» **Your task**
Where the records below show the word "start" in a line, please copy that line.

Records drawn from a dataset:

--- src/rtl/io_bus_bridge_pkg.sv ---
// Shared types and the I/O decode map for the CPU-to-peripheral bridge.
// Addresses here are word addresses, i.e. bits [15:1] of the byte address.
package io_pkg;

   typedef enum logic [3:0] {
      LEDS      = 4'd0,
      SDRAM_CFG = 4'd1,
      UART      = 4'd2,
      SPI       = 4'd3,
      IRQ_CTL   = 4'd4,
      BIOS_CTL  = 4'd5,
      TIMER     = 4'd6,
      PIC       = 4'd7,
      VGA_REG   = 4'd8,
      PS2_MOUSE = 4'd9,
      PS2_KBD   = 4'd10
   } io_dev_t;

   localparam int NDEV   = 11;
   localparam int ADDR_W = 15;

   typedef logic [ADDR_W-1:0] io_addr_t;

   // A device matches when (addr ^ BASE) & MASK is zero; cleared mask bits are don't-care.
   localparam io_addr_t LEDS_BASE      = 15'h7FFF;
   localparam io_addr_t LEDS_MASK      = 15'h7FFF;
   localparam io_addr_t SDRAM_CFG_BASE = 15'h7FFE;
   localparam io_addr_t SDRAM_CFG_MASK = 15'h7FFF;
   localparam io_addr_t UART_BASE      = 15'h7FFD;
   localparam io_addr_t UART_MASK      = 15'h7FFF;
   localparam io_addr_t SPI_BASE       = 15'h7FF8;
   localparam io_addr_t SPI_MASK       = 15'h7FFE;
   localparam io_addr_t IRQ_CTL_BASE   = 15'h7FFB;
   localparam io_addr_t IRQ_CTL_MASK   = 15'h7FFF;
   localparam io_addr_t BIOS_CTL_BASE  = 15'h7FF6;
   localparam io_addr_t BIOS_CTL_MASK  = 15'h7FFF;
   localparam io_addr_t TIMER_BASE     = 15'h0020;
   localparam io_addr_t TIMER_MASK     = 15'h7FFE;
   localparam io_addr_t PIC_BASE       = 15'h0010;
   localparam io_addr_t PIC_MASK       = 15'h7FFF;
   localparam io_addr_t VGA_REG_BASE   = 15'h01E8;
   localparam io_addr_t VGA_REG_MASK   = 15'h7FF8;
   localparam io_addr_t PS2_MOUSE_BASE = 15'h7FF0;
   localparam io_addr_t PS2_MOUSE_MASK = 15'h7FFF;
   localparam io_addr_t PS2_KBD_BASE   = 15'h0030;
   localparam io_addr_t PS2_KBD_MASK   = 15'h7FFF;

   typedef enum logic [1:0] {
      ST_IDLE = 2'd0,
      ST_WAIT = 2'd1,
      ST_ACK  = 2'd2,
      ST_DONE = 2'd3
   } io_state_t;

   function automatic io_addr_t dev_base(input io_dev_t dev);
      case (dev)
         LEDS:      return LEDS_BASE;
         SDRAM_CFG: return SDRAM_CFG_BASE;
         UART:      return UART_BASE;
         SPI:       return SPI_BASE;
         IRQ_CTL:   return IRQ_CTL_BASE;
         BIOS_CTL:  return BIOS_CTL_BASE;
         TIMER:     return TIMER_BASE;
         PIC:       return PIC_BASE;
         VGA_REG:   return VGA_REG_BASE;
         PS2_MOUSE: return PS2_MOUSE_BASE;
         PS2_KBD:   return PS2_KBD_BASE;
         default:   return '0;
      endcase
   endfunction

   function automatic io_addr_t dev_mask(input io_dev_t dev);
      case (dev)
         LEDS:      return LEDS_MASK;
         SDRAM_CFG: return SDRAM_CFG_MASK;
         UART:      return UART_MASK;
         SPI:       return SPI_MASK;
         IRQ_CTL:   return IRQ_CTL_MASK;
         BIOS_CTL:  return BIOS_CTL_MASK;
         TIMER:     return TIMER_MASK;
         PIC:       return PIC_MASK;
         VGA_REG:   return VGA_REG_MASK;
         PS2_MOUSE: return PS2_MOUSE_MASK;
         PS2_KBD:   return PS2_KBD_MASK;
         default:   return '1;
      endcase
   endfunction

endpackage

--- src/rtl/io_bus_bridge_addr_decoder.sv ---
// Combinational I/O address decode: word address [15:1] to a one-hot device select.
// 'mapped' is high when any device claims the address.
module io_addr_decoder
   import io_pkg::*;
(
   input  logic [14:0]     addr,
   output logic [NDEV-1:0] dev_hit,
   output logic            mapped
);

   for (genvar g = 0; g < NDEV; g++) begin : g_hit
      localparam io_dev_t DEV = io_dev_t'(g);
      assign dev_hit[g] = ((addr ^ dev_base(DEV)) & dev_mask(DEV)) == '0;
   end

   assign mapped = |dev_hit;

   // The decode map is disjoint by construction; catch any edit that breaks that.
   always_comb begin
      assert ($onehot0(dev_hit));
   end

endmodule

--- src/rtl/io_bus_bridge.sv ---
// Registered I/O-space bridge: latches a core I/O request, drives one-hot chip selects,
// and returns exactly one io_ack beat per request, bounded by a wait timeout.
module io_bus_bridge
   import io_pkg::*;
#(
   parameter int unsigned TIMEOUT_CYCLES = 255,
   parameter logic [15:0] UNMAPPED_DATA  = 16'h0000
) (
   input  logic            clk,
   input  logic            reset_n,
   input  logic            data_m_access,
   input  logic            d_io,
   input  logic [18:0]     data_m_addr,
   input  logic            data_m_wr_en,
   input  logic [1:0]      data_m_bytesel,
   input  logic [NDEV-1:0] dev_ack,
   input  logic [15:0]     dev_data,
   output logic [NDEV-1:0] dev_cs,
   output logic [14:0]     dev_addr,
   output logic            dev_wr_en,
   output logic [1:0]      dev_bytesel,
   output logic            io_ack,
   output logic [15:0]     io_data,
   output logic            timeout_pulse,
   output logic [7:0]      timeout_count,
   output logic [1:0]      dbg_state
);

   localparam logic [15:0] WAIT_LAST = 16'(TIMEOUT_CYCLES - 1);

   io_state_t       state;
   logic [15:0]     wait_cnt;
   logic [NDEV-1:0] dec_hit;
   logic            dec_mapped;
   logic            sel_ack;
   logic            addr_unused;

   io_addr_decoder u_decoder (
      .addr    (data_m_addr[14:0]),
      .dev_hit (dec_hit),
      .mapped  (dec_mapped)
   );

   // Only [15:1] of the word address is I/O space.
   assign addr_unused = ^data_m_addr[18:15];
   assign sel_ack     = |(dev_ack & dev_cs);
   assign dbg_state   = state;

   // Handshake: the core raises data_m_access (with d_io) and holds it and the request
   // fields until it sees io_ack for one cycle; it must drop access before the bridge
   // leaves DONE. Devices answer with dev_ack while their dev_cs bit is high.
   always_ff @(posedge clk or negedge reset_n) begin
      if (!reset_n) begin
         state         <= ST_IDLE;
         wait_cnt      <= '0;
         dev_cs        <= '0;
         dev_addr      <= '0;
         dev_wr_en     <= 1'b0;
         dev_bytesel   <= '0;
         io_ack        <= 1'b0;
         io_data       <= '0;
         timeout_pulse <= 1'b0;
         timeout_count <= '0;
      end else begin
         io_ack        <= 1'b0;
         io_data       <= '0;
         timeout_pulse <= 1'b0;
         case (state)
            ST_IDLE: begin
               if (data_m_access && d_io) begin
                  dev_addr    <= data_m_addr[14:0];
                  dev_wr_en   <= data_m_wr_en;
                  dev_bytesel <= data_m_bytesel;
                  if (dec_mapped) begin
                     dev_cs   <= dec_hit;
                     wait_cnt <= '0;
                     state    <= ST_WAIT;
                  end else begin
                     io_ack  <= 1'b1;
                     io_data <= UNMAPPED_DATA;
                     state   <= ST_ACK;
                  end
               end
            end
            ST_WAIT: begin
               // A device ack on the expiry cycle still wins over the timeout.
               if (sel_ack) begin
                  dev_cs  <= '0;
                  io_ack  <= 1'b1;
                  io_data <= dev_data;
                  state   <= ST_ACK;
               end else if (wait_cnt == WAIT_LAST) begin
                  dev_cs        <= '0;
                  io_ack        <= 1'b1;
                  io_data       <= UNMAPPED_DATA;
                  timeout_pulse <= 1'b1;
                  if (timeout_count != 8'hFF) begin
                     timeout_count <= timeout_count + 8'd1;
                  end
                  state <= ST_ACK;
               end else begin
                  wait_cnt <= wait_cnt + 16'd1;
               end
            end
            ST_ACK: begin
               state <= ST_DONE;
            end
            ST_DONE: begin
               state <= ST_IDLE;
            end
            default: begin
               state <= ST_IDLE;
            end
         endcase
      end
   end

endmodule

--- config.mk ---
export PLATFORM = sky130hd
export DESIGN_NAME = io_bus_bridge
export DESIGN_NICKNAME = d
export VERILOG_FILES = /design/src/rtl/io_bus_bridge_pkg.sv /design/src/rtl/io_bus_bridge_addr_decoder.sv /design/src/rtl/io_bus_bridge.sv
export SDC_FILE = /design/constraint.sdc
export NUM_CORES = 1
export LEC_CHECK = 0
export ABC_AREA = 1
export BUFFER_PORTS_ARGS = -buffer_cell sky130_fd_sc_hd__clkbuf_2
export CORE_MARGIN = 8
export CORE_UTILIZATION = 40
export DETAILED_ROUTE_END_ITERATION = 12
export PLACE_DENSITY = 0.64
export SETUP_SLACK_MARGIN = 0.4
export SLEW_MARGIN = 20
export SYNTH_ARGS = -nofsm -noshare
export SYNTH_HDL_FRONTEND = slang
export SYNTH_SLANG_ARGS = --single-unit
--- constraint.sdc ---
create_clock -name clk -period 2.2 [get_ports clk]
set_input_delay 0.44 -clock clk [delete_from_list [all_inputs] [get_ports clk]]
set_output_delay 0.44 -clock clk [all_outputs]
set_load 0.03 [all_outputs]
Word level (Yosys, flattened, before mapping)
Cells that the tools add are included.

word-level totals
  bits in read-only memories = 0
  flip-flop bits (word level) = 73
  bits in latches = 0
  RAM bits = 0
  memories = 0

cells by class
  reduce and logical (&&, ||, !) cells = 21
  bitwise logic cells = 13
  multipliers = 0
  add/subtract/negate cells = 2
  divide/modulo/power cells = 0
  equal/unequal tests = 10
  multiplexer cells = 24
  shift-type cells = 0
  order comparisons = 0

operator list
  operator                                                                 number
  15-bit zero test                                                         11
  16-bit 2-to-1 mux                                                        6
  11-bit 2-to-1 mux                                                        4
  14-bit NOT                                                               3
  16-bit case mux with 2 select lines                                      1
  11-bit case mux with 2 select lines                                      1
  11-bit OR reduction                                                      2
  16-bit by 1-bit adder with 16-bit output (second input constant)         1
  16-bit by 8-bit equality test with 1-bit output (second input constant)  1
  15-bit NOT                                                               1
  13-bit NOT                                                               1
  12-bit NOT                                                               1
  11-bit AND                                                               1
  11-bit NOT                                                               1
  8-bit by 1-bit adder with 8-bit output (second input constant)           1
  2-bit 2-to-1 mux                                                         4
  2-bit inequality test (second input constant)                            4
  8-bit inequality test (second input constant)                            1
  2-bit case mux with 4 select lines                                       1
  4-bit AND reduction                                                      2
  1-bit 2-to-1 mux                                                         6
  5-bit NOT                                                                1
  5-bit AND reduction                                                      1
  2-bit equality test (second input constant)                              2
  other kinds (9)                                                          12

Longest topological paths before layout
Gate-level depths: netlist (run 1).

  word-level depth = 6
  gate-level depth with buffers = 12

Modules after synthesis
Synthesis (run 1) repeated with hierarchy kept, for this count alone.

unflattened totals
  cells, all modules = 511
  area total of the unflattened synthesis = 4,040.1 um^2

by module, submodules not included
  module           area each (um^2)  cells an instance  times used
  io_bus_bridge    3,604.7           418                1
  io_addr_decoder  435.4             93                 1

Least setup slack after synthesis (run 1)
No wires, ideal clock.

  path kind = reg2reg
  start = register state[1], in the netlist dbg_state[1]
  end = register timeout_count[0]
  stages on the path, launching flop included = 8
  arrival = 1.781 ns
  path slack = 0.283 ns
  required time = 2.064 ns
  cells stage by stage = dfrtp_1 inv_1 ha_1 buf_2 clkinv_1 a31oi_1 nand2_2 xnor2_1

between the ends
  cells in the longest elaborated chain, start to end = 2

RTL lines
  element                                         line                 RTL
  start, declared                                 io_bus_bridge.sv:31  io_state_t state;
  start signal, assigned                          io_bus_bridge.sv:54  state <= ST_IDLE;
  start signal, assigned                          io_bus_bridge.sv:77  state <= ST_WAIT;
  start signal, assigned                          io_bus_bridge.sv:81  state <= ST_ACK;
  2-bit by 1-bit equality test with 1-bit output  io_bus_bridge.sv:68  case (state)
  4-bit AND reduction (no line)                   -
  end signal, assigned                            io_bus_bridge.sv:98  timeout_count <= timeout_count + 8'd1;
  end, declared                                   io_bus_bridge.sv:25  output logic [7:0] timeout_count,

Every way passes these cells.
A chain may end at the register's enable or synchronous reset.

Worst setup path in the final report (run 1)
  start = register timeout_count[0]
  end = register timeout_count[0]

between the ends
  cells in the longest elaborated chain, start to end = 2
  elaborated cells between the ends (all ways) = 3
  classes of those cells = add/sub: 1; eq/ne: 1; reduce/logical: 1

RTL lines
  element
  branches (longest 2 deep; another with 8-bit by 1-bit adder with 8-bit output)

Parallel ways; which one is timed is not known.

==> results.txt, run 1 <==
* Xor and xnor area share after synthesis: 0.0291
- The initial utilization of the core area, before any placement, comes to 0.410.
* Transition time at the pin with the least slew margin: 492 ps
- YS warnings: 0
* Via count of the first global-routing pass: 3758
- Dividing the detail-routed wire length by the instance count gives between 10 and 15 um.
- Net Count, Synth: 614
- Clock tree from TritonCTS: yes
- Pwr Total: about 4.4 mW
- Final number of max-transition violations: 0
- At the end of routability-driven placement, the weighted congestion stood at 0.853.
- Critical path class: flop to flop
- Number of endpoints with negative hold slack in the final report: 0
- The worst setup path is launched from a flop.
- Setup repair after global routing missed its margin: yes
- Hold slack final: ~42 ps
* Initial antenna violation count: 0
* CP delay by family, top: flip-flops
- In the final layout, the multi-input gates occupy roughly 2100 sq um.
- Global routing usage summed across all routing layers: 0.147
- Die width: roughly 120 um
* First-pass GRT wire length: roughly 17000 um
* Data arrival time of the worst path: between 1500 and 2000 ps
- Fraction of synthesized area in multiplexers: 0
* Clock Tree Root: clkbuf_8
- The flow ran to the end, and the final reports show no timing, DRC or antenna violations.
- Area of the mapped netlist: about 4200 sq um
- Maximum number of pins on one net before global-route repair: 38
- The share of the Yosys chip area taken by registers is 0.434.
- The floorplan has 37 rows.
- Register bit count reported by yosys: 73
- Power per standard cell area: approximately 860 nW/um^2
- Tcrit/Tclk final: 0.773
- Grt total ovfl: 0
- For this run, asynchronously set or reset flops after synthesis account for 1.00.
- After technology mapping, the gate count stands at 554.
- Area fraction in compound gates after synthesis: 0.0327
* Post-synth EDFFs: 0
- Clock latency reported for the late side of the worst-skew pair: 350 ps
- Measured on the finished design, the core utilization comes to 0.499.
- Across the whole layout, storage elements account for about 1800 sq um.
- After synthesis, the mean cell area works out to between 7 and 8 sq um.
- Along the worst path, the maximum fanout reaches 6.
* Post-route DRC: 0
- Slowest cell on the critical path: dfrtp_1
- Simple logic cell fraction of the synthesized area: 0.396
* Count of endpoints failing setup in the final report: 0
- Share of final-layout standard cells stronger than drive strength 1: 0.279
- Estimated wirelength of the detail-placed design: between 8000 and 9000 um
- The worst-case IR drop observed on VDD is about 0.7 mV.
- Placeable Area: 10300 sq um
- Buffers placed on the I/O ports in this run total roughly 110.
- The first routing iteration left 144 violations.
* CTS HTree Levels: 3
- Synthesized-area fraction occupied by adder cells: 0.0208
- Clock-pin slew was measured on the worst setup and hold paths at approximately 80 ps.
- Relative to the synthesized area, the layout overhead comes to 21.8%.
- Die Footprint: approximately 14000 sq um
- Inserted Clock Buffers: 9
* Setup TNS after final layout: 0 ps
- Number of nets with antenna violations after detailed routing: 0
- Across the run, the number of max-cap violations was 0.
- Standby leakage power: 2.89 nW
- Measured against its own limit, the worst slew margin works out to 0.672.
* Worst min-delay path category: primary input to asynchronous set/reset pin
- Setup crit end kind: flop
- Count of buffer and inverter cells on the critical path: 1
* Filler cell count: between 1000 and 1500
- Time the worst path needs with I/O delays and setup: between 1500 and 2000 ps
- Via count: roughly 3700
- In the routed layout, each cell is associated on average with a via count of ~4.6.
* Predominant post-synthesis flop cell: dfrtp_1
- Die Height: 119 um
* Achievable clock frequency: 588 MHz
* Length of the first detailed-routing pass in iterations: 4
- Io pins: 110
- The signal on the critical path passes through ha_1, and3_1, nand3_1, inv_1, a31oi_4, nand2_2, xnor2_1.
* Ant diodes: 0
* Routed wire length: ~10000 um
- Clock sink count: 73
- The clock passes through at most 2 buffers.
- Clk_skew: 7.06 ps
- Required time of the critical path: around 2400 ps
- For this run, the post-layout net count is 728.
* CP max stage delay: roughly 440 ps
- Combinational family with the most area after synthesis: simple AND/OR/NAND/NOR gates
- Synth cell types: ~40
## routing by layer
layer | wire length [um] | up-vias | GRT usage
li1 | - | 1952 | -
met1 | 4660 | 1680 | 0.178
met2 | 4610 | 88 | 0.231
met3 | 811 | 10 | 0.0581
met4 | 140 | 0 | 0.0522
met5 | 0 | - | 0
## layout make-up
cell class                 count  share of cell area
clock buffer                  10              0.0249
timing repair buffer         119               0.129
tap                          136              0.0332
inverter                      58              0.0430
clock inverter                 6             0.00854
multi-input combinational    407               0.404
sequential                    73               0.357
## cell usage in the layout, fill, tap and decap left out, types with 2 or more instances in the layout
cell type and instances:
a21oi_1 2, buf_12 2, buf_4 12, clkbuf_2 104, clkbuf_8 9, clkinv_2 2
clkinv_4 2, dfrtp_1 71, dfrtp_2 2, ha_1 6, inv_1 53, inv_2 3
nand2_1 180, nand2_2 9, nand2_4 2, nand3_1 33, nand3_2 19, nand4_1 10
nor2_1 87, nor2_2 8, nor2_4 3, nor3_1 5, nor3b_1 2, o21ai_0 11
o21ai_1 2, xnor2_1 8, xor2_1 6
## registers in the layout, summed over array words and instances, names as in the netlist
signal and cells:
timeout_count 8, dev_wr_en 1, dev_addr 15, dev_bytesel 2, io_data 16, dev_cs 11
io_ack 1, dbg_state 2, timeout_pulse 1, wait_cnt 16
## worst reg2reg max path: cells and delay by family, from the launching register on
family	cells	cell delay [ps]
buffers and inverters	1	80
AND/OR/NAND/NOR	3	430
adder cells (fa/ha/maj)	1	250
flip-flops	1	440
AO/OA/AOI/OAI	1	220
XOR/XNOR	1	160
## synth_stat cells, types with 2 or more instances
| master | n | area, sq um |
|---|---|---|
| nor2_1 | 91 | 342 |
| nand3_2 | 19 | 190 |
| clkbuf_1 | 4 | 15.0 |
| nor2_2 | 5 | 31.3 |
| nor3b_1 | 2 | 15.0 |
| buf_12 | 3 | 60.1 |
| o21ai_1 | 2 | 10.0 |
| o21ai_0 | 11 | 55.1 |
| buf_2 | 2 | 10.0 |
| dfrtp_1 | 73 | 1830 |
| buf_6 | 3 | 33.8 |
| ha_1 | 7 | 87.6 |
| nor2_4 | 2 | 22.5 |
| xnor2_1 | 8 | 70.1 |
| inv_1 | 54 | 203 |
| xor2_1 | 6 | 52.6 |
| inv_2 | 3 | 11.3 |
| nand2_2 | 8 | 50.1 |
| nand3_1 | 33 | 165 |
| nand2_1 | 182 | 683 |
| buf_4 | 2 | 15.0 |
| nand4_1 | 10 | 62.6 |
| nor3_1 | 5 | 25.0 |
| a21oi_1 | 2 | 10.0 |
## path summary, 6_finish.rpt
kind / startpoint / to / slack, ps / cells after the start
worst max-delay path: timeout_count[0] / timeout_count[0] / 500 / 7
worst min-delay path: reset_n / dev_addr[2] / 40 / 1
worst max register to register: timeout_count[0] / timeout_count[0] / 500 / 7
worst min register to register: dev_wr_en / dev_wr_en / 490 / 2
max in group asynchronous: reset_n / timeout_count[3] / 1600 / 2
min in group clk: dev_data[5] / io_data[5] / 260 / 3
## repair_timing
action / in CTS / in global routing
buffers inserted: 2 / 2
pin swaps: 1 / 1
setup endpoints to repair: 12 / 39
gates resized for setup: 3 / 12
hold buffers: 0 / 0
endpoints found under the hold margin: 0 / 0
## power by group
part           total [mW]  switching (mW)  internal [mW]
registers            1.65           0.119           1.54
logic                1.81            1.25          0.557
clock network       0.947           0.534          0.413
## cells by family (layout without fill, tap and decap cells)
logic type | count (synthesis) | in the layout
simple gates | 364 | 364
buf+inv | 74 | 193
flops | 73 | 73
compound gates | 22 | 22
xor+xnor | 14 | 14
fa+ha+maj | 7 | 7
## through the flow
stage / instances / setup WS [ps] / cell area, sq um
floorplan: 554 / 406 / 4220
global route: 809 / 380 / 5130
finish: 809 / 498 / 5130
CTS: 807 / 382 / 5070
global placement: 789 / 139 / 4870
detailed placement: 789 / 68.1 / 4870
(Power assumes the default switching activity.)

» **Answer to the problem**
  start = register state[1], in the netlist dbg_state[1]
  cells in the longest elaborated chain, start to end = 2
  start, declared                                 io_bus_bridge.sv:31  io_state_t state;
  start signal, assigned                          io_bus_bridge.sv:54  state <= ST_IDLE;
  start signal, assigned                          io_bus_bridge.sv:77  state <= ST_WAIT;
  start signal, assigned                          io_bus_bridge.sv:81  state <= ST_ACK;
  start = register timeout_count[0]
  cells in the longest elaborated chain, start to end = 2
kind / startpoint / to / slack, ps / cells after the start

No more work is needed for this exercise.